Chey's message to executives was direct: operational rigor and domain expertise come first. AI sits on top of that foundation - not the other way around.

The Core Message

"Operational improvement may sound complicated, but it's about getting the fundamentals right," Chey said. He urged leaders to audit internal processes over the past five to ten years to prevent repeating mistakes. "If a company pushes for AI transition without a fundamental foundation, it is bound to fail."

He doubled down on expertise: "Implementing AI without domain knowledge will not solve the problems. We can only gain the upper hand in the AI race when we have solid domain knowledge."

Chey also called for SK to move beyond selling high-performance memory chips and build full customer solutions on AI infrastructure.

Risk, Safety, and Compliance Stay Non-Negotiable

Executives reviewed plans to strengthen safety, health, environment, cybersecurity, and compliance management. For operations teams, that means controls built into daily work, not bolted on after a pilot. If you need a reference model for security, see the NIST Cybersecurity Framework.

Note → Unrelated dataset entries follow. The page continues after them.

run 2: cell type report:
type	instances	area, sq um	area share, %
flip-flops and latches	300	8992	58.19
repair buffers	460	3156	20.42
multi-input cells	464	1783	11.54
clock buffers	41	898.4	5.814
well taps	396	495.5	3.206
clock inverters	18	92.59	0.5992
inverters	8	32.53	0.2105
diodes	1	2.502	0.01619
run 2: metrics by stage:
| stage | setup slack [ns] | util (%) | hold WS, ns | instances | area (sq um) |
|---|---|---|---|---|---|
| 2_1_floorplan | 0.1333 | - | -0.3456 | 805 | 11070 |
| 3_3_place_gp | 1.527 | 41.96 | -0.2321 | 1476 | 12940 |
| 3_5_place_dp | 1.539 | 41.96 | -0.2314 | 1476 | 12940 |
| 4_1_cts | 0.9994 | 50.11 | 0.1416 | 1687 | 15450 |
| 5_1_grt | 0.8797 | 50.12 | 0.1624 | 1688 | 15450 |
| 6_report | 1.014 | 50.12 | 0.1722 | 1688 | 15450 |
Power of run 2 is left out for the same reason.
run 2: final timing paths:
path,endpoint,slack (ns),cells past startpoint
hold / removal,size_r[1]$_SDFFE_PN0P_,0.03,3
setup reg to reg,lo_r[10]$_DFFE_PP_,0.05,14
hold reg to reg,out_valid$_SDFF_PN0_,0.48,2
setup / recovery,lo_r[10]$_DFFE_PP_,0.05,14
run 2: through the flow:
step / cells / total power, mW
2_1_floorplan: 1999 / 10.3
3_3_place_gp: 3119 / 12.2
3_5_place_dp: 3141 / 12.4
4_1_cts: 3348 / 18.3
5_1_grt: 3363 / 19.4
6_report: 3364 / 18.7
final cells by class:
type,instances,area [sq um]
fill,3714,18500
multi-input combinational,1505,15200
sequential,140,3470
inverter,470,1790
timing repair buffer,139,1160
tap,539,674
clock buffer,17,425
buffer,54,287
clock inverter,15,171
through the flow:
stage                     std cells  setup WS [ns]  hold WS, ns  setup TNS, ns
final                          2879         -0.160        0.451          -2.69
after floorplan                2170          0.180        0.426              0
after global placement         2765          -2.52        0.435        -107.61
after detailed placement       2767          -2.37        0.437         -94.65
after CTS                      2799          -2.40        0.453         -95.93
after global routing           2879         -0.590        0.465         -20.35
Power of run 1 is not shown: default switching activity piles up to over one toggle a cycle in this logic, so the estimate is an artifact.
`config.mk`:
```
export PLATFORM = sky130hd
export DESIGN_NAME = best_fit_hole_allocator
export DESIGN_NICKNAME = d
export VERILOG_FILES = /design/src/hw/rtl/bfha_pkg.sv /design/src/hw/rtl/bfha_hole_mem.sv /design/src/hw/rtl/bfha_best_cmp.sv /design/src/hw/rtl/best_fit_hole_allocator.sv
export SDC_FILE = /design/constraint.sdc
export NUM_CORES = 1
export LEC_CHECK = 0
export ABC_CLOCK_PERIOD_IN_PS = 3650
export BUFFER_PORTS_ARGS = -buffer_cell sky130_fd_sc_hd__buf_4
export CAP_MARGIN = 20
export CORE_UTILIZATION = 56
export CTS_CLUSTER_SIZE = 25
export DETAILED_ROUTE_END_ITERATION = 8
export PLACE_DENSITY_LB_ADDON = 0.1
export SETUP_SLACK_MARGIN = 0.3
export SLEW_MARGIN = 0
export SYNTH_ARGS = -nofsm -noshare
export SYNTH_HDL_FRONTEND = slang
export SYNTH_HIERARCHICAL = 1
export SYNTH_SLANG_ARGS = --single-unit
```
`constraint.sdc`:
```
create_clock -name clk -period 3.65 [get_ports clk]
set_input_delay 0.365 -clock clk [delete_from_list [all_inputs] [get_ports clk]]
set_output_delay 0.365 -clock clk [all_outputs]
set_load 0.005 [all_outputs]
```
`src/hw/rtl/bfha_pkg.sv`:
```
package bfha_pkg;

  // Request kinds
  localparam logic REQ_LOAD  = 1'b0;
  localparam logic REQ_ALLOC = 1'b1;

  // Reset value of the holes-in-use register
  localparam logic [4:0] HOLES_IN_USE_RESET = 5'd16;

  // Input item
  typedef struct packed {
    logic        req_type;
    logic [3:0]  hole_index;
    logic [15:0] size_value;
  } req_t;

  // Result item
  typedef struct packed {
    logic        granted;
    logic [3:0]  chosen_hole;
    logic [15:0] remaining_size;
  } rsp_t;

endpackage

```
`src/hw/rtl/bfha_hole_mem.sv`:
```
module bfha_hole_mem #(
  parameter int HOLES     = 16,
  parameter int SIZE_BITS = 16
) (
  input  logic                       clk,
  input  logic                       rst,
  input  logic                       wr_en,
  input  logic [$clog2(HOLES)-1:0]   wr_addr,
  input  logic [SIZE_BITS-1:0]       wr_data,
  input  logic                       rd_en,
  input  logic [$clog2(HOLES)-1:0]   rd_addr,
  output logic [SIZE_BITS-1:0]       rd_data
);

  logic [SIZE_BITS-1:0] mem [HOLES];
  logic [HOLES-1:0]     valid;

  // Track written entries; an unwritten entry reads as zero
  always_ff @(posedge clk) begin
    if (rst) begin
      valid <= '0;
    end else if (wr_en) begin
      valid[wr_addr] <= 1'b1;
    end
  end

  // Write port
  always_ff @(posedge clk) begin
    if (wr_en) begin
      mem[wr_addr] <= wr_data;
    end
  end

  // Registered read port
  always_ff @(posedge clk) begin
    if (rd_en) begin
      rd_data <= valid[rd_addr] ? mem[rd_addr] : '0;
    end
  end

endmodule

```
`src/hw/rtl/bfha_best_cmp.sv`:
```
module bfha_best_cmp #(
  parameter int HOLES     = 16,
  parameter int SIZE_BITS = 16
) (
  input  logic                       clk,
  input  logic                       rst,
  input  logic                       clear,
  input  logic                       en,
  input  logic [$clog2(HOLES)-1:0]   cand_idx,
  input  logic [SIZE_BITS-1:0]       cand_size,
  input  logic [SIZE_BITS-1:0]       req_size,
  output logic                       found,
  output logic [$clog2(HOLES)-1:0]   best_idx,
  output logic [SIZE_BITS-1:0]       best_size
);

  logic fits;
  logic better;

  // A hole fits if it covers the request; strictly smaller wins so ties keep the lower index
  assign fits   = (cand_size >= req_size);
  assign better = fits && (!found || (cand_size < best_size));

  // Hold the best candidate seen so far
  always_ff @(posedge clk) begin
    if (rst || clear) begin
      found <= 1'b0;
    end else if (en && better) begin
      found <= 1'b1;
    end
  end

  always_ff @(posedge clk) begin
    if (en && better) begin
      best_idx  <= cand_idx;
      best_size <= cand_size;
    end
  end

endmodule

```
`src/hw/rtl/best_fit_hole_allocator.sv`:
```
// Best-fit hole allocator.
// A load item writes one hole at acceptance; it gives no result.
// An allocate item stalls the input while it reads the hole table once per hole in use,
// N = min(holes_in_use, HOLES), compares the last read in a drain step and then writes back
// (with no reads and no drain when N is 0); a held result stalls write-back.
// Synchronous reset clears all holes to zero and holes_in_use to 16.
module best_fit_hole_allocator #(
  parameter int HOLES     = 16,
  parameter int SIZE_BITS = 16
) (
  input  logic          clk,
  input  logic          rst,
  input  logic          cfg_we,
  input  logic [4:0]    cfg_data,
  input  logic          in_valid,
  output logic          in_stall,
  input  bfha_pkg::req_t in_data,
  output logic          out_valid,
  input  logic          out_stall,
  output bfha_pkg::rsp_t out_data
);

  localparam int AW    = $clog2(HOLES);
  localparam int CNT_W = $clog2(HOLES + 1);

  typedef enum logic [1:0] {
    IDLE,
    SCAN,
    DRAIN,
    WRITE
  } state_t;

  state_t               state;
  logic [4:0]           holes_in_use;
  logic [CNT_W-1:0]     count;
  logic [CNT_W-1:0]     count_next;
  logic [AW-1:0]        scan_addr;
  logic [AW-1:0]        rd_idx;
  logic                 rd_valid;
  logic [SIZE_BITS-1:0] req_size;
  logic [SIZE_BITS-1:0] rd_data;
  logic [SIZE_BITS-1:0] rem_size;
  logic                 found;
  logic [AW-1:0]        best_idx;
  logic [SIZE_BITS-1:0] best_size;
  logic                 in_accept;
  logic                 load_ok;
  logic                 last_addr;
  logic                 out_free;
  logic                 wr_en;
  logic [AW-1:0]        wr_addr;
  logic [SIZE_BITS-1:0] wr_data;
  logic [8:0]           hiu_ext;

  assign in_stall  = (state != IDLE);
  assign in_accept = in_valid && !in_stall;
  assign out_free  = !out_valid || !out_stall;
  assign load_ok   = (9'(in_data.hole_index) < 9'(HOLES));
  assign last_addr = (CNT_W'(scan_addr) == (count - CNT_W'(1)));
  assign rem_size  = best_size - req_size;

  // Clamp the holes-in-use count to the table depth
  always_comb begin
    hiu_ext = 9'(holes_in_use);
    if (hiu_ext > 9'(HOLES)) begin
      count_next = CNT_W'(HOLES);
    end else begin
      count_next = CNT_W'(hiu_ext);
    end
  end

  // Table write: a load at acceptance, or the write-back of a granted hole
  always_comb begin
    wr_en   = 1'b0;
    wr_addr = best_idx;
    wr_data = rem_size;
    if (in_accept && (in_data.req_type == bfha_pkg::REQ_LOAD)) begin
      wr_en   = load_ok;
      wr_addr = AW'(in_data.hole_index);
      wr_data = SIZE_BITS'(in_data.size_value);
    end else if ((state == WRITE) && out_free) begin
      wr_en = found;
    end
  end

  // Configuration register
  always_ff @(posedge clk) begin
    if (rst) begin
      holes_in_use <= bfha_pkg::HOLES_IN_USE_RESET;
    end else if (cfg_we) begin
      holes_in_use <= cfg_data;
    end
  end

  // Sequencer: scan reads, drain the last compare, write back and post the result
  always_ff @(posedge clk) begin
    if (rst) begin
      state     <= IDLE;
      rd_valid  <= 1'b0;
      out_valid <= 1'b0;
    end else begin
      rd_valid <= (state == SCAN);
      rd_idx   <= scan_addr;
      if (out_valid && !out_stall && (state != WRITE)) begin
        out_valid <= 1'b0;
      end
      unique case (state)
        IDLE: begin
          if (in_accept && (in_data.req_type == bfha_pkg::REQ_ALLOC)) begin
            req_size  <= SIZE_BITS'(in_data.size_value);
            count     <= count_next;
            scan_addr <= '0;
            state     <= (count_next == '0) ? WRITE : SCAN;
          end
        end
        SCAN: begin
          if (last_addr) begin
            state <= DRAIN;
          end else begin
            scan_addr <= scan_addr + AW'(1);
          end
        end
        DRAIN: begin
          state <= WRITE;
        end
        WRITE: begin
          if (out_free) begin
            out_valid                <= 1'b1;
            out_data.granted         <= found;
            out_data.chosen_hole     <= found ? 4'(best_idx) : 4'd0;
            out_data.remaining_size  <= found ? 16'(rem_size) : 16'd0;
            state                    <= IDLE;
          end
        end
        default: state <= IDLE;
      endcase
    end
  end

  bfha_hole_mem #(
    .HOLES     (HOLES),
    .SIZE_BITS (SIZE_BITS)
  ) u_mem (
    .clk     (clk),
    .rst     (rst),
    .wr_en   (wr_en),
    .wr_addr (wr_addr),
    .wr_data (wr_data),
    .rd_en   (state == SCAN),
    .rd_addr (scan_addr),
    .rd_data (rd_data)
  );

  bfha_best_cmp #(
    .HOLES     (HOLES),
    .SIZE_BITS (SIZE_BITS)
  ) u_cmp (
    .clk       (clk),
    .rst       (rst),
    .clear     (in_accept),
    .en        (rd_valid),
    .cand_idx  (rd_idx),
    .cand_size (rd_data),
    .req_size  (req_size),
    .found     (found),
    .best_idx  (best_idx),
    .best_size (best_size)
  );

  // A refused allocate reports zero index and zero size
  assert property (@(posedge clk) disable iff (rst)
    (out_valid && !out_data.granted) |->
      (out_data.chosen_hole == 4'd0) && (out_data.remaining_size == 16'd0))
    else $error("no-fit result carries nonzero fields");

  // The scan never reads past the holes in use
  assert property (@(posedge clk) disable iff (rst)
    (state == SCAN) |-> (CNT_W'(scan_addr) < count))
    else $error("scan address beyond holes in use");

  // An accepted allocate stalls the input on the next cycle
  assert property (@(posedge clk) disable iff (rst)
    (in_accept && (in_data.req_type == bfha_pkg::REQ_ALLOC)) |=> in_stall)
    else $error("input not stalled during allocate");

  // A new result only comes from the write-back step
  assert property (@(posedge clk) disable iff (rst)
    $rose(out_valid) |-> ($past(state) == WRITE))
    else $error("result posted outside write-back");

endmodule
```
==> results of run 1 <==
## sequential cells by signal, indices dropped and copies added, names as in the netlist, 5 cells and up
signal,flops
count,5
holes_in_use,5
out_data,21
req_size,16
u_cmp/best_size,16
u_mem/mem,256
u_mem/rd_data,16
u_mem/valid,16
<file path="src/design/fft_pkg.sv">
// shared types, constants and twiddle tables for the 64-point fft
`timescale 1ns / 1ps
`default_nettype none
package fft_pkg;
  localparam int POINTS_DEF = 64;
  localparam int DATA_W = 16;

  typedef enum logic [2:0] {
    ST_LOAD,
    ST_BFLY,
    ST_DRAIN,
    ST_OUT
  } state_t;

  // cos(2*pi*k/64) in q15
  function automatic logic signed [15:0] tw_cos(input logic [4:0] k);
    logic signed [15:0] v;
    case (k)
      5'd0: v = 16'sd32767;   5'd1: v = 16'sd32609;   5'd2: v = 16'sd32137;
      5'd3: v = 16'sd31356;   5'd4: v = 16'sd30273;   5'd5: v = 16'sd28898;
      5'd6: v = 16'sd27245;   5'd7: v = 16'sd25329;   5'd8: v = 16'sd23170;
      5'd9: v = 16'sd20787;   5'd10: v = 16'sd18204;  5'd11: v = 16'sd15446;
      5'd12: v = 16'sd12539;  5'd13: v = 16'sd9512;   5'd14: v = 16'sd6393;
      5'd15: v = 16'sd3212;   5'd16: v = 16'sd0;      5'd17: v = -16'sd3212;
      5'd18: v = -16'sd6393;  5'd19: v = -16'sd9512;  5'd20: v = -16'sd12539;
      5'd21: v = -16'sd15446; 5'd22: v = -16'sd18204; 5'd23: v = -16'sd20787;
      5'd24: v = -16'sd23170; 5'd25: v = -16'sd25329; 5'd26: v = -16'sd27245;
      5'd27: v = -16'sd28898; 5'd28: v = -16'sd30273; 5'd29: v = -16'sd31356;
      5'd30: v = -16'sd32137; 5'd31: v = -16'sd32609;
      default: v = 16'sd0;
    endcase
    return v;
  endfunction

  // -sin(2*pi*k/64) in q15, equals cos of k+16 with the 32767 end
  function automatic logic signed [15:0] tw_sin(input logic [4:0] k);
    logic signed [15:0] v;
    if (k == 5'd0) v = 16'sd0;
    else if (k == 5'd16) v = -16'sd32767;
    else if (k < 5'd16) v = -tw_cos(5'd16 - k);
    else v = -tw_cos(k - 5'd16);
    return v;
  endfunction

  // saturate a rounded product to int16
  function automatic logic signed [15:0] sat16(input logic signed [33:0] a);
    logic signed [18:0] r;
    r = 19'(a >>> 15);
    if (r > 19'sd32767) return 16'sh7fff;
    if (r < -19'sd32768) return 16'sh8000;
    return r[15:0];
  endfunction
endpackage
`default_nettype wire

</file>
<file path="src/design/fft_bfly.sv">
// pipelined radix-2 butterfly: multiply, round, add and halve
`timescale 1ns / 1ps
`default_nettype none
module fft_bfly (
  input  wire logic        clk,
  input  wire logic [31:0] a_in,
  input  wire logic [31:0] b_in,
  input  wire logic [4:0]  tw_idx,
  output logic      [31:0] lo_out,
  output logic      [31:0] hi_out
);
  logic signed [15:0] br, bi, wr, wi;
  logic signed [31:0] m_rr_r, m_ii_r, m_ri_r, m_ir_r;
  logic [31:0]        a_r;
  logic signed [15:0] pr, pi, ar, ai;
  logic signed [16:0] sr, si, dr, di;

  assign br = b_in[31:16];
  assign bi = b_in[15:0];
  assign wr = fft_pkg::tw_cos(tw_idx);
  assign wi = fft_pkg::tw_sin(tw_idx);

  // stage one: four products
  always_ff @(posedge clk) begin
    m_rr_r <= br * wr;
    m_ii_r <= bi * wi;
    m_ri_r <= br * wi;
    m_ir_r <= bi * wr;
    a_r    <= a_in;
  end

  // stage two: round, saturate, sum and difference halved
  assign pr = fft_pkg::sat16(34'(m_rr_r) - 34'(m_ii_r) + 34'sd16384);
  assign pi = fft_pkg::sat16(34'(m_ri_r) + 34'(m_ir_r) + 34'sd16384);
  assign ar = a_r[31:16];
  assign ai = a_r[15:0];
  assign sr = 17'(ar) + 17'(pr);
  assign si = 17'(ai) + 17'(pi);
  assign dr = 17'(ar) - 17'(pr);
  assign di = 17'(ai) - 17'(pi);
  assign lo_out = {sr[16:1], si[16:1]};
  assign hi_out = {dr[16:1], di[16:1]};
endmodule
`default_nettype wire

</file>
[config.mk]
export PLATFORM = sky130hd
export DESIGN_NAME = linear_history_temp_estimator
export DESIGN_NICKNAME = d
export VERILOG_FILES = /design/src/rtl/lhte_pkg.sv /design/src/rtl/lhte_ram.sv /design/src/rtl/lhte_queue.sv /design/src/rtl/lhte_front.sv /design/src/rtl/lhte_back.sv /design/src/rtl/linear_history_temp_estimator.sv
export SDC_FILE = /design/constraint.sdc
export NUM_CORES = 2
export LEC_CHECK = 0
export ABC_AREA = 1
export BUFFER_PORTS_ARGS = -buffer_cell sky130_fd_sc_hd__buf_2
export CAP_MARGIN = 40
export CORE_MARGIN = 2
export CORE_UTILIZATION = 35
export DETAILED_ROUTE_END_ITERATION = 7
export PLACE_DENSITY_LB_ADDON = 0.2
export SLEW_MARGIN = 20
export SYNTH_ARGS = -nofsm -noshare
export SYNTH_HDL_FRONTEND = slang
export SYNTH_SLANG_ARGS = --single-unit
[constraint.sdc]
create_clock -name clk -period 7.05 [get_ports clk]
set_input_delay 1.41 -clock clk [delete_from_list [all_inputs] [get_ports clk]]
set_output_delay 1.41 -clock clk [all_outputs]
set_load 0.05 [all_outputs]
[src/rtl/lhte_pkg.sv]
`timescale 1ns / 1ps
// ----------------------------------------------------------------------------
// lhte_pkg
// Shared types and constants of the linear history temperature estimator.
// ----------------------------------------------------------------------------
package lhte_pkg;

	localparam int IDX_W = 6;
	localparam int VAL_W = 16;
	localparam int CFG_W = 4;
	localparam int CNT_W = 4;
	localparam int NUM_W = 8;   // common width for comparing small counts
	localparam int FRAC_SHIFT = 14;
	localparam int ROUND_HALF = 8192;

	localparam logic [CNT_W-1:0] SEEN_MAX = 4'd15;

	localparam logic [1:0] OP_SAMPLE = 2'd0;
	localparam logic [1:0] OP_COEF   = 2'd1;
	localparam logic [1:0] OP_THRESH = 2'd2;
	localparam logic [1:0] OP_OFFSET = 2'd3;

	localparam logic [1:0] CFG_SENSOR_COUNT  = 2'd0;
	localparam logic [1:0] CFG_HISTORY_ORDER = 2'd1;
	localparam logic [1:0] CFG_OFFSET_COUNT  = 2'd2;

	typedef enum logic [2:0] {
		CMD_STAGE  = 3'd0,
		CMD_COMMIT = 3'd1,
		CMD_DROP   = 3'd2,
		CMD_COEF   = 3'd3,
		CMD_THRESH = 3'd4,
		CMD_OFFSET = 3'd5
	} cmd_t;

	typedef struct packed {
		cmd_t                     cmd;
		logic [IDX_W-1:0]         idx;
		logic signed [VAL_W-1:0]  value;
	} q_entry_t;

	typedef struct packed {
		logic [CFG_W-1:0] sensor_count;
		logic [CFG_W-1:0] history_order;
		logic [CFG_W-1:0] offset_count;
	} cfg_t;

endpackage

[src/rtl/lhte_ram.sv]
`timescale 1ns / 1ps
// ----------------------------------------------------------------------------
// lhte_ram
// Simple dual-port RAM: one write port, one read port with registered data.
// ----------------------------------------------------------------------------
module lhte_ram #(
	parameter int WIDTH = 16,
	parameter int DEPTH = 64
) (
	input  logic                                     clk,
	input  logic                                     we,
	input  logic [(DEPTH > 1 ? $clog2(DEPTH) : 1)-1:0] waddr,
	input  logic [WIDTH-1:0]                         wdata,
	input  logic [(DEPTH > 1 ? $clog2(DEPTH) : 1)-1:0] raddr,
	output logic [WIDTH-1:0]                         rdata
);

	logic [WIDTH-1:0] mem_q [DEPTH];

	always_ff @(posedge clk) begin
		if (we) begin
			mem_q[waddr] <= wdata;
		end
		rdata <= mem_q[raddr];
	end

endmodule

[src/rtl/lhte_queue.sv]
`timescale 1ns / 1ps
// ----------------------------------------------------------------------------
// lhte_queue
// Short first-in first-out queue of classified requests between front and back.
// ----------------------------------------------------------------------------
module lhte_queue #(
	parameter int DEPTH = 4
) (
	input  logic                clk,
	input  logic                arst_n,
	input  logic                push,
	input  lhte_pkg::q_entry_t  push_data,
	input  logic                pop,
	output lhte_pkg::q_entry_t  pop_data,
	output logic                full,
	output logic                empty
);
	import lhte_pkg::*;

	localparam int PW = (DEPTH > 1) ? $clog2(DEPTH) : 1;
	localparam int CW = $clog2(DEPTH + 1);

	q_entry_t        entry_q [DEPTH];
	logic [PW-1:0]   wr_ptr_q;
	logic [PW-1:0]   rd_ptr_q;
	logic [CW-1:0]   count_q;

	assign full     = (count_q == CW'(DEPTH));
	assign empty    = (count_q == '0);
	assign pop_data = entry_q[rd_ptr_q];

	always_ff @(posedge clk) begin
		if (push) begin
			entry_q[wr_ptr_q] <= push_data;
		end
	end

	always_ff @(posedge clk or negedge arst_n) begin
		if (!arst_n) begin
			wr_ptr_q <= '0;
			rd_ptr_q <= '0;
			count_q  <= '0;
		end else begin
			if (push) begin
				wr_ptr_q <= (wr_ptr_q == PW'(DEPTH - 1)) ? '0 : wr_ptr_q + 1'b1;
			end
			if (pop) begin
				rd_ptr_q <= (rd_ptr_q == PW'(DEPTH - 1)) ? '0 : rd_ptr_q + 1'b1;
			end
			if (push && !pop) begin
				count_q <= count_q + 1'b1;
			end else if (pop && !push) begin
				count_q <= count_q - 1'b1;
			end
		end
	end

endmodule

[src/rtl/lhte_front.sv]
`timescale 1ns / 1ps
// ----------------------------------------------------------------------------
// lhte_front
// Accepts input requests, counts vector elements and classifies each request
// into a command for the back end.
// ----------------------------------------------------------------------------
module lhte_front #(
	parameter int MAX_SENSORS = 8
) (
	input  logic                                clk,
	input  logic                                arst_n,
	input  logic                                in_valid,
	output logic                                in_stall,
	input  logic [1:0]                          opcode,
	input  logic [lhte_pkg::IDX_W-1:0]          index,
	input  logic signed [lhte_pkg::VAL_W-1:0]   load_value,
	input  logic                                last_sensor,
	input  logic [lhte_pkg::CFG_W-1:0]          sensor_count,
	input  logic                                q_full,
	output logic                                q_push,
	output lhte_pkg::q_entry_t                  q_data
);
	import lhte_pkg::*;

	logic [CNT_W-1:0] seen_q;
	logic [CNT_W-1:0] seen_next;
	logic             bad_count;

	assign in_stall  = q_full;
	assign q_push    = in_valid && !q_full;
	assign seen_next = (seen_q == SEEN_MAX) ? SEEN_MAX : seen_q + 1'b1;
	assign bad_count = (sensor_count == '0)
		|| (NUM_W'(sensor_count) > NUM_W'(MAX_SENSORS))
		|| (NUM_W'(seen_next) != NUM_W'(sensor_count));

	always_comb begin
		q_data.idx   = index;
		q_data.value = load_value;
		case (opcode)
			OP_SAMPLE: begin
				if (!last_sensor) begin
					q_data.cmd = CMD_STAGE;
				end else if (bad_count) begin
					q_data.cmd = CMD_DROP;
				end else begin
					q_data.cmd = CMD_COMMIT;
				end
			end
			OP_COEF:   q_data.cmd = CMD_COEF;
			OP_THRESH: q_data.cmd = CMD_THRESH;
			OP_OFFSET: q_data.cmd = CMD_OFFSET;
			default:   q_data.cmd = CMD_STAGE;
		endcase
	end

	always_ff @(posedge clk or negedge arst_n) begin
		if (!arst_n) begin
			seen_q <= '0;
		end else if (q_push && opcode == OP_SAMPLE) begin
			seen_q <= last_sensor ? '0 : seen_next;
		end
	end

endmodule
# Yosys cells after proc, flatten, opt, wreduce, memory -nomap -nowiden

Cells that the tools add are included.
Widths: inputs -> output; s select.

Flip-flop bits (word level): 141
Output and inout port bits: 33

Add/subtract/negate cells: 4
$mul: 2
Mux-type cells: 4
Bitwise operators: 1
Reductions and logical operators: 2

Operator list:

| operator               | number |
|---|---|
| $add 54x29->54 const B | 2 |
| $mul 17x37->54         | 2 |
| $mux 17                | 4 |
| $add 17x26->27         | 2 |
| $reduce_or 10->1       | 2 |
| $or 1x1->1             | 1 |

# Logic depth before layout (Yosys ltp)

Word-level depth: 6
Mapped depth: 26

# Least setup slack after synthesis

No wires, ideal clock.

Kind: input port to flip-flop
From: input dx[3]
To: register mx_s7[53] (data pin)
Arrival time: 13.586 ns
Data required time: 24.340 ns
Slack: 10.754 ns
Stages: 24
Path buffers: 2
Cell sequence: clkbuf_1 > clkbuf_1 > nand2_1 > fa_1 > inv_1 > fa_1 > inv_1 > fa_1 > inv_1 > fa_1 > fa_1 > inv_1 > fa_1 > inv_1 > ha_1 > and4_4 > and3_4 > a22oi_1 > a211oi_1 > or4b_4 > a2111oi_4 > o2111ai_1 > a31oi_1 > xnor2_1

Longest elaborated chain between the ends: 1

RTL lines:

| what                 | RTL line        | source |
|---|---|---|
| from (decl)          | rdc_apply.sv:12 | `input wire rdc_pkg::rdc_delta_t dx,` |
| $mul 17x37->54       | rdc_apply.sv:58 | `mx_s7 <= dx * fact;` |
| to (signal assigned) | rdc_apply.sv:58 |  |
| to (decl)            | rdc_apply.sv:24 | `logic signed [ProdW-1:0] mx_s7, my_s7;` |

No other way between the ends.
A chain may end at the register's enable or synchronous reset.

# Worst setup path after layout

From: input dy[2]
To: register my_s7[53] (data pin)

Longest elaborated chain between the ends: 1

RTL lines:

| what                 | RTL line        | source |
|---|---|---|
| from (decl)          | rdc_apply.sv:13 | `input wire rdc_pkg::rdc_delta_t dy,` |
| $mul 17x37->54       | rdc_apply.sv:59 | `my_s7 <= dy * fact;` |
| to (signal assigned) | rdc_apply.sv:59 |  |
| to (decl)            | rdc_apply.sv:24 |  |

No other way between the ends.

What This Means for Operations Leaders

  • Map critical value streams. Identify bottlenecks, rework, and wait states. Fix the top three failure points before introducing AI.
  • Standardize and assign ownership. Define SOPs, control owners, and review cadence. No process, no model.
  • Get your data house in order. Establish sources of truth, quality thresholds, and event logging. Bad data makes smart teams look slow.
  • Pick business-first use cases. Start with 2-3 problems tied to P&L (yield optimization, maintenance scheduling, demand forecasting). Assign a single accountable owner.
  • Capture domain knowledge. Formalize SME councils, convert tacit know-how into playbooks, and keep a living wiki. Models learn faster when your org already did.
  • Build an enablement stack. Process mining for discovery, MLOps for deployment, and observability for drift and incident response.
  • Design-in governance. Security, privacy, and compliance checks sit in the workflow, not in a separate queue.
  • Think in solutions. Bundle hardware, software, data services, and support into outcomes customers can buy.

Quick Gate Checklist Before Funding Any AI Project

  • Baseline metrics exist (cycle time, defect rate, unit cost, service level).
  • Data availability and quality are verified, with clear owners.
  • Change plan covers training, SOP updates, and comms to frontline teams.
  • Success metrics and a 90-day review are written down - and signed.
  • Security, privacy, and compliance reviews are complete.
  • Integration and rollback plans are defined for current systems.

Upskilling the Ops Org

If your team needs structured paths to apply AI to process improvement, see AI upskilling paths for operations teams.

Bottom line: Chey's stance is practical. Fix processes, strengthen domain knowledge, then layer in AI to compound what already works. That's how you get durable results, not demos.